* [Data shown]:
Segment Open
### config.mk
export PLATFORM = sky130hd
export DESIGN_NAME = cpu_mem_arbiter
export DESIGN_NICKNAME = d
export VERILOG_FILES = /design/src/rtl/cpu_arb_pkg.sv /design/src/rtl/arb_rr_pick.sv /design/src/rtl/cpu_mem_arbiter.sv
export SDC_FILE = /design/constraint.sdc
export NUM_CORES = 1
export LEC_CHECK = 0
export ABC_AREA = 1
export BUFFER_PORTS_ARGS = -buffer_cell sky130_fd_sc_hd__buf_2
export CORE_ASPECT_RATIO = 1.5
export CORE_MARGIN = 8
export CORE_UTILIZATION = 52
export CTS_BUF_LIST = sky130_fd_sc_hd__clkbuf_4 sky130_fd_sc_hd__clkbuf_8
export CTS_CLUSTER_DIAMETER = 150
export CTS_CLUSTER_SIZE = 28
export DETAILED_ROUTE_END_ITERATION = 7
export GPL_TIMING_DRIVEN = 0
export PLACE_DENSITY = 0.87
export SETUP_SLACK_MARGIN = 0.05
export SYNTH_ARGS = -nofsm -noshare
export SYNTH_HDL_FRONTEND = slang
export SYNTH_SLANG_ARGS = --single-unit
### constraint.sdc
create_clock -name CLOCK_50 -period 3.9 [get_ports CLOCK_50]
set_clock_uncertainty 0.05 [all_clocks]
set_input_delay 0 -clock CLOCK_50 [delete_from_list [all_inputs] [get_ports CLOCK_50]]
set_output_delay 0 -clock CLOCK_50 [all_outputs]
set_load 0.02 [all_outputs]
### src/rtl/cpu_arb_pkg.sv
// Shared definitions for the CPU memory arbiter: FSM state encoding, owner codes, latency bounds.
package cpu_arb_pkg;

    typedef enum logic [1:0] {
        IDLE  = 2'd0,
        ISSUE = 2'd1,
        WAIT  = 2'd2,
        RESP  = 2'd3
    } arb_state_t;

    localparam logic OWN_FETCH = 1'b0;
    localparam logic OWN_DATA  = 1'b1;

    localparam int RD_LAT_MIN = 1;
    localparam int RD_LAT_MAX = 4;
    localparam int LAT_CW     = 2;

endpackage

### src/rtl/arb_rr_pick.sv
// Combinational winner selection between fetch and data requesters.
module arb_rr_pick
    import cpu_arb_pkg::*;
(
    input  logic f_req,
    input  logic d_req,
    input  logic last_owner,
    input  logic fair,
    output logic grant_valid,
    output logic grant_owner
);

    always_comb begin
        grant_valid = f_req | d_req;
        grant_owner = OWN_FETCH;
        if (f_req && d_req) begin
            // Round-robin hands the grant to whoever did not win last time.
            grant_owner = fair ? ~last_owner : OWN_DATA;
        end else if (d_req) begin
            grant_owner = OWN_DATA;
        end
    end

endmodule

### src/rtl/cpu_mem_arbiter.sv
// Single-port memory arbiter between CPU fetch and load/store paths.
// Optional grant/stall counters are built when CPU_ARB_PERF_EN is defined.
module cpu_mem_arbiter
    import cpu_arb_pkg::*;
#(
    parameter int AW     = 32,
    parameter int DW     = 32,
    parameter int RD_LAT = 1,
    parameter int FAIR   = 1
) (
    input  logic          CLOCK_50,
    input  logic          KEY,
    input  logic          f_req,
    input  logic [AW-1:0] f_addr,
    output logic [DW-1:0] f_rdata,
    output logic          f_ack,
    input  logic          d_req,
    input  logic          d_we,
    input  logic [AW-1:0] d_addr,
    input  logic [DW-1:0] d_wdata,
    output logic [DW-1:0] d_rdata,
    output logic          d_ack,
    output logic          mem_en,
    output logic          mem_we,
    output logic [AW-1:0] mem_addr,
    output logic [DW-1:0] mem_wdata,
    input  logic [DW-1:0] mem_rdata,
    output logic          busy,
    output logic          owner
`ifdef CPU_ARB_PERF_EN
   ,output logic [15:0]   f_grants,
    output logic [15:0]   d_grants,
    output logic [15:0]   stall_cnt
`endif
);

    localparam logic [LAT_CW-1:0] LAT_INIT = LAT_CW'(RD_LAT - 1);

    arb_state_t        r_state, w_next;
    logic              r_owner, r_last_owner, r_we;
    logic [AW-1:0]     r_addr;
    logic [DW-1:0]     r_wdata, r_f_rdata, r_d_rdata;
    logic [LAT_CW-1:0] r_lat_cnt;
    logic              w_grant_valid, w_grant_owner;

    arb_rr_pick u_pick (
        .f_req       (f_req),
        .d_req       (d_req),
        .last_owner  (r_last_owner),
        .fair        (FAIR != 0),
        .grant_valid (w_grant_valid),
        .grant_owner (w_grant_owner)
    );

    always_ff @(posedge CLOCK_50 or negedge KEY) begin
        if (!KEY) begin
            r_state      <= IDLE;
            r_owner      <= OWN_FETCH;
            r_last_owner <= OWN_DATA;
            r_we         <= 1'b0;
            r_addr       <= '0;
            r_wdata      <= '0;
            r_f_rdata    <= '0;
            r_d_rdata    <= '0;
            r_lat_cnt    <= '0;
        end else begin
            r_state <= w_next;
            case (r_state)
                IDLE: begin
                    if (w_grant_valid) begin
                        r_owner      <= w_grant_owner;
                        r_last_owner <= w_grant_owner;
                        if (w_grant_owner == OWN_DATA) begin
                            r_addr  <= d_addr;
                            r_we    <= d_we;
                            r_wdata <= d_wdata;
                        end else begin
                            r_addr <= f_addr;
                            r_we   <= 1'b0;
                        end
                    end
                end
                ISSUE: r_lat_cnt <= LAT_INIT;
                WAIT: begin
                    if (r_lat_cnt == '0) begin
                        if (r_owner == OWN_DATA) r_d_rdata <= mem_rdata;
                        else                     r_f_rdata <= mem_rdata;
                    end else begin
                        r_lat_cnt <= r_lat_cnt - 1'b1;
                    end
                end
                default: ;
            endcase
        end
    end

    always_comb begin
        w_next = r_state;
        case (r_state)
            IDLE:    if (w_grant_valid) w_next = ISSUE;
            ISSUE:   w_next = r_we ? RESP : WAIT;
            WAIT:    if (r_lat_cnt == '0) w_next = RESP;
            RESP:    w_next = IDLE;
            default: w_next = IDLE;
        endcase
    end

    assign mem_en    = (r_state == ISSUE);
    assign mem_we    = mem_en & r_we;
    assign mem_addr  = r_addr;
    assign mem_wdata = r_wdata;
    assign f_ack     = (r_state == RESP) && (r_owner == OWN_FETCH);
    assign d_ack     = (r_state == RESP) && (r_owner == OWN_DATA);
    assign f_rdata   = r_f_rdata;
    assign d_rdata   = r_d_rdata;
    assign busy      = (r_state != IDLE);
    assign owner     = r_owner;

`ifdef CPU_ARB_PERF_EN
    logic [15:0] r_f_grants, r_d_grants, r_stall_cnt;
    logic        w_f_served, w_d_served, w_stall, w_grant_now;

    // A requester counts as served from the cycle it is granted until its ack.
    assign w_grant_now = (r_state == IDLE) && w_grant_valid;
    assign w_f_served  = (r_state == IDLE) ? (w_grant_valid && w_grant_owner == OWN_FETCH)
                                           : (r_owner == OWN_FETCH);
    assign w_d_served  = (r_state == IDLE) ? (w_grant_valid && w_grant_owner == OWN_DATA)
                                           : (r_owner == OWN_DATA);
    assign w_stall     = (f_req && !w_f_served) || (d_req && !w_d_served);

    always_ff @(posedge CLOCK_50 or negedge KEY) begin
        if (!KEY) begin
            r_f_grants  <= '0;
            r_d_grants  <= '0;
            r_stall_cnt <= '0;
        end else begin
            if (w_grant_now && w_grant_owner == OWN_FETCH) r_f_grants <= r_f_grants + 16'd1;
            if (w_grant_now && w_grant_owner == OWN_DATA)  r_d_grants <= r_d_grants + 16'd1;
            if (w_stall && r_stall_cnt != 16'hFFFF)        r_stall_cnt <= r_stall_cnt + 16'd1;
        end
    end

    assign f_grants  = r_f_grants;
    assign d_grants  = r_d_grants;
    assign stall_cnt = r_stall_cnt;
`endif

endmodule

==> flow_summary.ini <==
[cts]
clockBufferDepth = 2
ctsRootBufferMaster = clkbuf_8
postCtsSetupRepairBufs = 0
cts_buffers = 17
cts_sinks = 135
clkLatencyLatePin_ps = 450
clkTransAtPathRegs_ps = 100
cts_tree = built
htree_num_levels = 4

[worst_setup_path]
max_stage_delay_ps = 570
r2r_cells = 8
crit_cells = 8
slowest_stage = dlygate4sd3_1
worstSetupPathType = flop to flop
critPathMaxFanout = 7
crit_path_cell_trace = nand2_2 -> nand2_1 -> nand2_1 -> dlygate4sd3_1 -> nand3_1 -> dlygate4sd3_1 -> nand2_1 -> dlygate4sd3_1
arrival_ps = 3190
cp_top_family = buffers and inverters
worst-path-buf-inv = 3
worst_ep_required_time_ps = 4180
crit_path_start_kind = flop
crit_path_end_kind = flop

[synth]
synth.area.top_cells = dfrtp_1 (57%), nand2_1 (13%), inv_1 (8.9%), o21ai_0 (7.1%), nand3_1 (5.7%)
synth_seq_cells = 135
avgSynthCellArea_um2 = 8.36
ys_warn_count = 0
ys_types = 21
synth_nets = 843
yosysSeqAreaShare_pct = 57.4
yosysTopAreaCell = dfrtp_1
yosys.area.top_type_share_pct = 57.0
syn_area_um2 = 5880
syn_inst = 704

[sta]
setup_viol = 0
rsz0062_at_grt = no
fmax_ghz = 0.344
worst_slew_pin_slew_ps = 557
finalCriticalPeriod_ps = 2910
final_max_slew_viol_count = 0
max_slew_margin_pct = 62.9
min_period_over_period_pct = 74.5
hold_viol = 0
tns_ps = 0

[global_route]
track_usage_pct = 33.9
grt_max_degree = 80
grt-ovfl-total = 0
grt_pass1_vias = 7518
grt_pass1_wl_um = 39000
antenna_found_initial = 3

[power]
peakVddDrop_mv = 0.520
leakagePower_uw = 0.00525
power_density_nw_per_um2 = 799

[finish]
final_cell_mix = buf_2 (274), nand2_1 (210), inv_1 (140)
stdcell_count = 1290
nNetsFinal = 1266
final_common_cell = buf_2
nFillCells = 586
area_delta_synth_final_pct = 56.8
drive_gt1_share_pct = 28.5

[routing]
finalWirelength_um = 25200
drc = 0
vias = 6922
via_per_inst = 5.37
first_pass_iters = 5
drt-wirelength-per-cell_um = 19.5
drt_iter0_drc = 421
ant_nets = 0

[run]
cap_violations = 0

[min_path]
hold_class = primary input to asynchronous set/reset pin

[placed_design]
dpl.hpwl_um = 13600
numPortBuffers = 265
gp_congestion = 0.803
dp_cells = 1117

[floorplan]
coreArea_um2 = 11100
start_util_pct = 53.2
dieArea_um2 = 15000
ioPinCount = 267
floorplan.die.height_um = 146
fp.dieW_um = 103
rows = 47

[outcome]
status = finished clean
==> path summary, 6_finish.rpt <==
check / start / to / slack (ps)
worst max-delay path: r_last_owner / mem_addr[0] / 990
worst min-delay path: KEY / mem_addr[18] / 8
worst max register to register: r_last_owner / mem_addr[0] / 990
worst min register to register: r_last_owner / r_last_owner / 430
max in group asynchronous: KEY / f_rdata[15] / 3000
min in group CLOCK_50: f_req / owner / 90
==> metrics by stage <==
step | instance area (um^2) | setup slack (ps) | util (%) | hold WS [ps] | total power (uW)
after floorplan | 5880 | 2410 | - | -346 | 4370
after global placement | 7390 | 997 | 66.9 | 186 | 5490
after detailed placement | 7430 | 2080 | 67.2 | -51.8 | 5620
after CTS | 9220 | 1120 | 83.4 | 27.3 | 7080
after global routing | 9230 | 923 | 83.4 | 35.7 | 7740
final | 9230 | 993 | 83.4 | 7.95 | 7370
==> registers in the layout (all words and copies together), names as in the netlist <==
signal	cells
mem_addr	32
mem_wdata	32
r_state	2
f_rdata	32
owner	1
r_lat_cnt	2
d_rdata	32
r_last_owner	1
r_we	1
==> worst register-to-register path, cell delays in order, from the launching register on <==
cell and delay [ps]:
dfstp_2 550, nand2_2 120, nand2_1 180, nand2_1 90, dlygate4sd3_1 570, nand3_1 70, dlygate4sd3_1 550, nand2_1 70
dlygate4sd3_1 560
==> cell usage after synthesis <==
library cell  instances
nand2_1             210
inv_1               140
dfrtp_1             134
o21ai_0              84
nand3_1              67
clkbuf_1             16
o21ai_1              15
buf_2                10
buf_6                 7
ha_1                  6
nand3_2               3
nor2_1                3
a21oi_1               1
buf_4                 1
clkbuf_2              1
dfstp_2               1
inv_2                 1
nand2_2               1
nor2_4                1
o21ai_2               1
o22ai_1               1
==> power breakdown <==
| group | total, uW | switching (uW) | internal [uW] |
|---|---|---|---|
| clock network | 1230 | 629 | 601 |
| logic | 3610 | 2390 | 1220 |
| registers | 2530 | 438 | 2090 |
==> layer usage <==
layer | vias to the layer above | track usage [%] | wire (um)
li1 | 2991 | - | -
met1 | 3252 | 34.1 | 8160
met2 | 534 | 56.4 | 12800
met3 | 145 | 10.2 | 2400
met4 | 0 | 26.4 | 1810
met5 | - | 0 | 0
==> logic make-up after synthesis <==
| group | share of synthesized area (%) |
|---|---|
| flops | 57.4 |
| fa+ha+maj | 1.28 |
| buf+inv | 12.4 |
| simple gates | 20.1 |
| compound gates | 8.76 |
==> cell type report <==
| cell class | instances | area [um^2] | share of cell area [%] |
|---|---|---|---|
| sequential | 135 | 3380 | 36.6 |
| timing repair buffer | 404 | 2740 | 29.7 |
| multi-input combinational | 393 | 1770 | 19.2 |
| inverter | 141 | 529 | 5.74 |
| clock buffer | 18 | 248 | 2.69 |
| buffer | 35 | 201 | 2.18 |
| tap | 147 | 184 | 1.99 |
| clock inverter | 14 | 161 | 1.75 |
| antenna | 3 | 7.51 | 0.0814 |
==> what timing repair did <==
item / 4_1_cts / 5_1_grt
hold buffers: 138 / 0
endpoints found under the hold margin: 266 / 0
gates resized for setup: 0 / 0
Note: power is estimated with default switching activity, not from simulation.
Segment Closed
* [Task item]: Each line from the top of the entries above through the line containing "export CORE_ASPECT_RATIO = 1.5" must be transcribed exactly, and no other line may appear.

* [Your response]:
### config.mk
export PLATFORM = sky130hd
export DESIGN_NAME = cpu_mem_arbiter
export DESIGN_NICKNAME = d
export VERILOG_FILES = /design/src/rtl/cpu_arb_pkg.sv /design/src/rtl/arb_rr_pick.sv /design/src/rtl/cpu_mem_arbiter.sv
export SDC_FILE = /design/constraint.sdc
export NUM_CORES = 1
export LEC_CHECK = 0
export ABC_AREA = 1
export BUFFER_PORTS_ARGS = -buffer_cell sky130_fd_sc_hd__buf_2
export CORE_ASPECT_RATIO = 1.5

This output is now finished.